Detailed in a prior newsletter, my wife and I sat down together six weeks into our careers and made a plan to get financially independent. We called it Freedom 30. A goal to become financially free by the time we were 30, which was five short years away.
The plan was to work our asses off for five years and drop as much money as we could into the stock market and other cash flowing assets. We were both educated with high paying jobs so if we lived like the average American, we could save 50-75% of our income every year. By the end of year five we should have enough assets saved up where we could quit our jobs and do whatever we wanted with our time. During this time period I was so burnt out from the corporate travel lifestyle that I was ready to relocate to somewhere tropical and teach people how to surf. That was my end goal. To become a beach bum with a bankroll.
I remember when I first started tracking our net worth. I had an excel sheet with a detailed budget and another sheet that forecasted our net worth, assuming a certain percent of our income saved and the rate of return we would get on our investments.
I would look out into future years on my net worth forecast and see how quickly money compounds. It kind of seemed impossible to tell you the truth. By year five, assuming my forecasts were directionally correct, I would be making more money from the assets I had in the stock market than my current high paying job.
The journey was slow. It took two years to hit a net worth of $100,000. Two long years of hard work with an intense saving rate. But at the end of that year I thought to myself, “this is beginning to work.” I could see the money compound in real time.
Every time I sat down to do our budget and calculate our net worth it grew faster each month. The compounding interest money machine was beginning to work. And as we got raises there was more money we could throw into the money machine. If we kept this up we would have more than enough to live comfortably without a corporate job eating up all of our time.
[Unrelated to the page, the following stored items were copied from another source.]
Background: an optimization exercise with open tools, aiming at small area and a short achievable clock period. Do not read the settings as production practice.
At most, simulation tests tie the RTL to the original design; equivalence was not proved.
No driver is modelled on the clock port, so clocking that relies on it looks cheaper here than on a real chip.
Treat power and IR drop as tool artefacts here; the default activity estimate runs too high for this design.

==> inputs of maple <==
// fmultiplier
module fmultiplier (
  input  logic        clk,
  input  logic        reset_n,
  input  logic [31:0] A,
  input  logic [31:0] B,
  output logic [31:0] result,
  output logic        exception
);
Settings: LEC_CHECK=0, CAP_MARGIN=20, CORE_MARGIN=2, CORE_UTILIZATION=65, CTS_BUF_LIST=sky130_fd_sc_hd__clkbuf_8 sky130_fd_sc_hd__clkbuf_16, HOLD_SLACK_MARGIN=0.15, PLACE_DENSITY=0.75, SETUP_SLACK_MARGIN=5, SLEW_MARGIN=20; clock period 10.0 ns.
standard.sh (not shown) runs the stock make flow with config.mk's settings and CLKGATE_MAP_FILE= SYNTH_SCRIPT=/design/flow/synth_recipe.tcl, a recipe that flattens the netlist after the stock synthesis.
==> flow/flow/run.sh <==
#!/bin/bash
# Own layout flow: the standard layout (standard.sh) with these changes:
#  - synthesis (flow/mksynth.sh): the design's fmul_fa / fmul_ha modules become
#    the library's full / half adder cells, Yosys's synth skips its early
#    "abc -fast", and Yosys's own adder extraction is off (ADDER_MAP_FILE
#    empty), since the design's adders are already cells;
#  - extra make variables from flow/make_args (@W@ there stands for this work
#    folder): the port buffer cell, and flow/skew.tcl as the step after clock
#    tree synthesis, which clocks the output registers from a delayed branch of
#    the clock tree (useful skew for the paths between the two register
#    stages; the outputs' own paths keep ample slack).
# Registers and their names are the standard synthesis's; every other step is
# the standard flow's. Each tool's log stays under orfs/logs/, the make output
# in flow_make.log.
set -euo pipefail
W=$PWD
bash flow/mksynth.sh "$W/synth_recipe.tcl" "$W" > flow_mksynth.log 2>&1
sed -e "s#$W/synth_recipe.tcl#$W/flow_synth.tcl#" standard.sh > flow_standard.sh
grep -q flow_synth.tcl flow_standard.sh
args=(ADDER_MAP_FILE=)
if [[ -f flow/make_args ]]; then
  while read -r a; do [[ -n "$a" ]] && args+=("${a//@W@/$W}"); done < flow/make_args
fi
echo "make args: ${args[*]}" > flow_make.log
bash flow_standard.sh "${args[@]}" finish >> flow_make.log 2>&1
==> flow/flow/make_args <==
BUFFER_PORTS_ARGS=-buffer_cell sky130_fd_sc_hd__buf_4
POST_CTS_TCL=@W@/flow/skew.tcl
SKIP_CTS_REPAIR_TIMING=1
REMOVE_ABC_BUFFERS=1
SKEW_CELLS=sky130_fd_sc_hd__dlygate4sd3_1 sky130_fd_sc_hd__clkdlybuf4s50_1 sky130_fd_sc_hd__clkbuf_8
SKEW_LEAF=sky130_fd_sc_hd__clkbuf_8
SETUP_SLACK_MARGIN=5.5
Other scripts of this flow, unchanged in this note and not shown: flow/flow/mksynth.sh, flow/flow/skew.tcl
==> inputs of fjord, as changes to maple <==
==> flow/flow/make_args (replaced) <==
BUFFER_PORTS_ARGS=-buffer_cell sky130_fd_sc_hd__buf_4
POST_CTS_TCL=@W@/flow/skew.tcl
SKIP_CTS_REPAIR_TIMING=1
REMOVE_ABC_BUFFERS=1
SKEW_CELLS=sky130_fd_sc_hd__clkdlybuf4s50_1 sky130_fd_sc_hd__dlygate4sd1_1 sky130_fd_sc_hd__clkbuf_8
SKEW_LEAF=sky130_fd_sc_hd__clkbuf_8
SETUP_SLACK_MARGIN=5.8
Settings changed: HOLD_SLACK_MARGIN 0.15 to 0.1.
==> qor summary <==
	fjord	maple
Fin area	0.0242 mm^2	0.0235 mm^2
RR Endpoint	result[29]	result[28]
Area of the multi-input gates	0.0172 mm^2	0.0166 mm^2
Routed metal-1 wirelength	24.3 mm	23.4 mm
Length in cells of the worst reg-to-reg path	16	15
Endpoint of the worst setup timing path	pq[90]	exp_q[8]
Multi-input logic portion of the cell area	71.1%	70.8%
Worst-Margin Slew	1.19 ns	0.729 ns
Layout cells sized above 1	14.1%	9.43%
Average wire per standard cell	25.4 um	24.6 um
Gate power share	89.5%	87.4%
Origin of the worst setup path	B[8]	A[24]
Run status	timing/DRC/antenna clean	timing/DRC/antenna clean
CTS clk-pin slew, worst paths	0.07 ns	0.08 ns
What follows belongs to an exercise in optimizing a design on an open flow for small area, a short achievable clock period and few clock cycles per item; a production flow would make more cautious choices.
RTL that was checked went through simulation tests only; none was proved equivalent to the original.

==> run a <==
==> flow/design.v <==
`default_nettype none
package dds_pkg;
	localparam int unsigned RAD_W  = 64;
	localparam int unsigned ROOT_W = 32;
endpackage
`default_nettype wire
`default_nettype none
module dds_square (
	input  wire logic [30:0] rem,     
	input  wire logic [29:0] q,       
	input  wire logic [3:0]  bits,    
	output logic      [1:0]  digit,
	output logic      [30:0] rem_n    
);
	logic [35:0] r4;
	logic [35:0] t1;
	logic [35:0] t2;
	logic [35:0] t3;
	logic [35:0] a3;
	logic [35:0] b3;
	logic [35:0] s3;
	logic [35:0] c3;
	logic [36:0] t3w;
	assign r4 = {1'b0, rem, bits};
	assign t1 = r4 - {3'b000, q, 3'b001};
	assign t2 = r4 - {2'b00, q, 4'b0100};
	assign a3 = ~{2'b00, q, 4'b1000};
	assign b3 = ~{3'b000, q, 3'b001};
	assign s3 = r4 ^ a3 ^ b3;
	assign c3 = {(r4[34:0] & a3[34:0]) | (r4[34:0] & b3[34:0]) | (a3[34:0] & b3[34:0]), 1'b1};
	assign t3w = {s3, 1'b1} + {c3, 1'b1};
	assign t3 = t3w[36:1];
	always_comb begin
		if (!t3[35]) begin
			digit = 2'd3;
			rem_n = t3[30:0];
		end else if (!t2[35]) begin
			digit = 2'd2;
			rem_n = t2[30:0];
		end else if (!t1[35]) begin
			digit = 2'd1;
			rem_n = t1[30:0];
		end else begin
			digit = 2'd0;
			rem_n = r4[30:0];
		end
	end
endmodule
`default_nettype wire
`default_nettype none
module decimal_digit_square_root (
	input  wire logic                    clk,
	input  wire logic                    arst_n,
	input  wire logic                    start,
	output logic                         busy,
	input  wire logic signed [dds_pkg::RAD_W-1:0] radicand,
	output logic                         done,
	output logic [dds_pkg::ROOT_W-1:0]   root,
	output logic                         negative_input
);
	logic        busy_q;
	logic        done_q;
	logic        neg_q;
	logic [59:0] x_q;       
	logic [30:0] rem_q;     
	logic [31:0] q_q;       
	logic [3:0]  cnt_q;     
	logic        hz;
	logic [1:0]  d_hi;
	logic [1:0]  r_hi;
	logic [1:0]  d_lo;
	logic [2:0]  r_lo;
	logic [1:0]  digit;
	logic [30:0] rem_n;
	assign hz = (radicand[63:32] == 32'd0);
	always_comb begin
		if (radicand[62])            d_hi = 2'd2;
		else if (radicand[61:60] != 2'd0) d_hi = 2'd1;
		else                         d_hi = 2'd0;
		if (radicand[31:28] >= 4'd9)      d_lo = 2'd3;
		else if (radicand[31:28] >= 4'd4) d_lo = 2'd2;
		else if (radicand[31:28] >= 4'd1) d_lo = 2'd1;
		else                              d_lo = 2'd0;
	end
	assign r_hi = 2'({1'b0, radicand[62:60]} - 4'(d_hi * d_hi));
	assign r_lo = 3'(radicand[31:28] - 4'(d_lo * d_lo));
	dds_square u_step (
		.rem   (rem_q),
		.q     (q_q[29:0]),
		.bits  (x_q[59:56]),
		.digit (digit),
		.rem_n (rem_n)
	);
	always_ff @(posedge clk or negedge arst_n) begin
		if (!arst_n) begin
			busy_q <= 1'b0;
			done_q <= 1'b0;
		end else begin
			done_q <= 1'b0;
			if (!busy_q) begin
				if (start) begin
					if (radicand[63]) begin
						done_q <= 1'b1;
					end else begin
						busy_q <= 1'b1;
					end
				end
			end else if (cnt_q == 4'd0) begin
				busy_q <= 1'b0;
				done_q <= 1'b1;
			end
		end
	end
	always_ff @(posedge clk) begin
		if (!busy_q) begin
			x_q[59:32] <= hz ? radicand[27:0] : radicand[59:32];
			x_q[31:0]  <= radicand[31:0];
			neg_q      <= radicand[63];
			rem_q      <= {28'd0, hz ? r_lo : {1'b0, r_hi}};
			q_q        <= {30'd0, radicand[63] ? 2'd0 : (hz ? d_lo : d_hi)};
			cnt_q      <= hz ? 4'd6 : 4'd14;
		end else begin
			x_q[59:4]  <= x_q[55:0];
			x_q[3:0]   <= radicand[3:0];
			rem_q      <= rem_n;
			q_q        <= {q_q[29:0], digit};
			cnt_q      <= cnt_q - 4'd1;
		end
	end
	assign busy           = busy_q;
	assign done           = done_q;
	assign root           = q_q;
	assign negative_input = neg_q;
endmodule
`default_nettype wire
What follows belongs to an exercise in optimizing a design on an open flow for small area, a short achievable clock period and few clock cycles; a production flow would make more cautious choices. Function was not checked in any run shown here: the RTL went through the layout flow alone. Power is estimated from default activity; no workload was simulated.

## flow/design.v (module list and top-level ports; edited modules follow where they fit)
// module yrs_ctrl: 143 lines
// module yrs_datapath: 4332 lines
// module yuv_to_rgb32_horizontal_scaler_top: 75 lines
module yuv_to_rgb32_horizontal_scaler_top #(
  parameter int MAX_UPSCALE = yrs_pkg::MAX_UPSCALE_DEF
) (
  input  logic                            clk,
  input  logic                            rst_n,
  input  logic                            cfg_we,
  input  logic [yrs_pkg::CFG_IDX_W-1:0]   cfg_index,
  input  logic [yrs_pkg::CFG_W-1:0]       cfg_data,
  input  logic                            in_valid,
  output logic                            in_ready,
  input  logic [yrs_pkg::LUMA_W-1:0]      in_luma,
  input  logic [yrs_pkg::CHROMA_W-1:0]    in_chroma_u,
  input  logic [yrs_pkg::CHROMA_W-1:0]    in_chroma_v,
  input  logic                            in_row_start,
  output logic                            out_valid,
  input  logic                            out_ready,
  output logic [yrs_pkg::COLOR_W-1:0]     out_red,
  output logic [yrs_pkg::COLOR_W-1:0]     out_green,
  output logic [yrs_pkg::COLOR_W-1:0]     out_blue,
  output logic                            out_last_copy
);
  // ...
==> flow/run.sh <==
#!/bin/bash
# synth_recipe.tcl (not shown) runs the flow's synth.tcl, then flattens the netlist and writes it again
# the make line also repeats each setting of config.mk as NAME=value (left out here)
make -C /OpenROAD-flow-scripts/flow DESIGN_CONFIG=/design/flow/config.mk WORK_HOME=/design/flow/orfs CLKGATE_MAP_FILE= SYNTH_SCRIPT=/design/flow/synth_recipe.tcl finish
==> flow/config.mk <==
export PLATFORM = sky130hd
export DESIGN_NAME = yuv_to_rgb32_horizontal_scaler_top
export DESIGN_NICKNAME = yuv_to_rgb32_horizontal_scaler_top
export VERILOG_FILES = /design/flow/design.v
export SDC_FILE = /design/flow/constraint.sdc
export NUM_CORES = 4
export LEC_CHECK = 0
export ABC_CLOCK_PERIOD_IN_PS = 2400
export CAP_MARGIN = 20
export CORE_MARGIN = 2
export CORE_UTILIZATION = 55
export SETUP_SLACK_MARGIN = 3.4
export SLEW_MARGIN = 20
==> flow/constraint.sdc <==
create_clock -name core_clock -period 6.0 [get_ports {clk}]
set_input_delay 1.2000 -clock core_clock [delete_from_list [all_inputs] [get_ports {clk}]]
set_output_delay 1.2000 -clock core_clock [all_outputs]
set_load 0.01 [all_outputs]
In a year or so, we had enough money saved up to live without any income for more than a year. It felt good. Our assets were compounding and we were one step closer to ditching the suit and tie. Every bonus received at the end of the year went directly into the market. And at the start of the year we would do it all over again. Rinse, wash and repeat.
By year three our net worth had doubled. It took two years to hit $100,000 net worth but only one year to hit $200,000 net worth. Compound interest combined with career growth was starting to work. Despite our increase in net worth and significant raises, our cost of living stayed the same. We lived like the everyday normal American family.
At the end of year four we were at a cool $500,000. Our savings rate was off the charts given that the world was shut down and there was nothing to do, and our investments killed it. I bought a bunch of stocks at the market low in March of 2020 that more than doubled. It was one of the greatest investing years I have had in my career. Six months into the new year, and our net worth had doubled again.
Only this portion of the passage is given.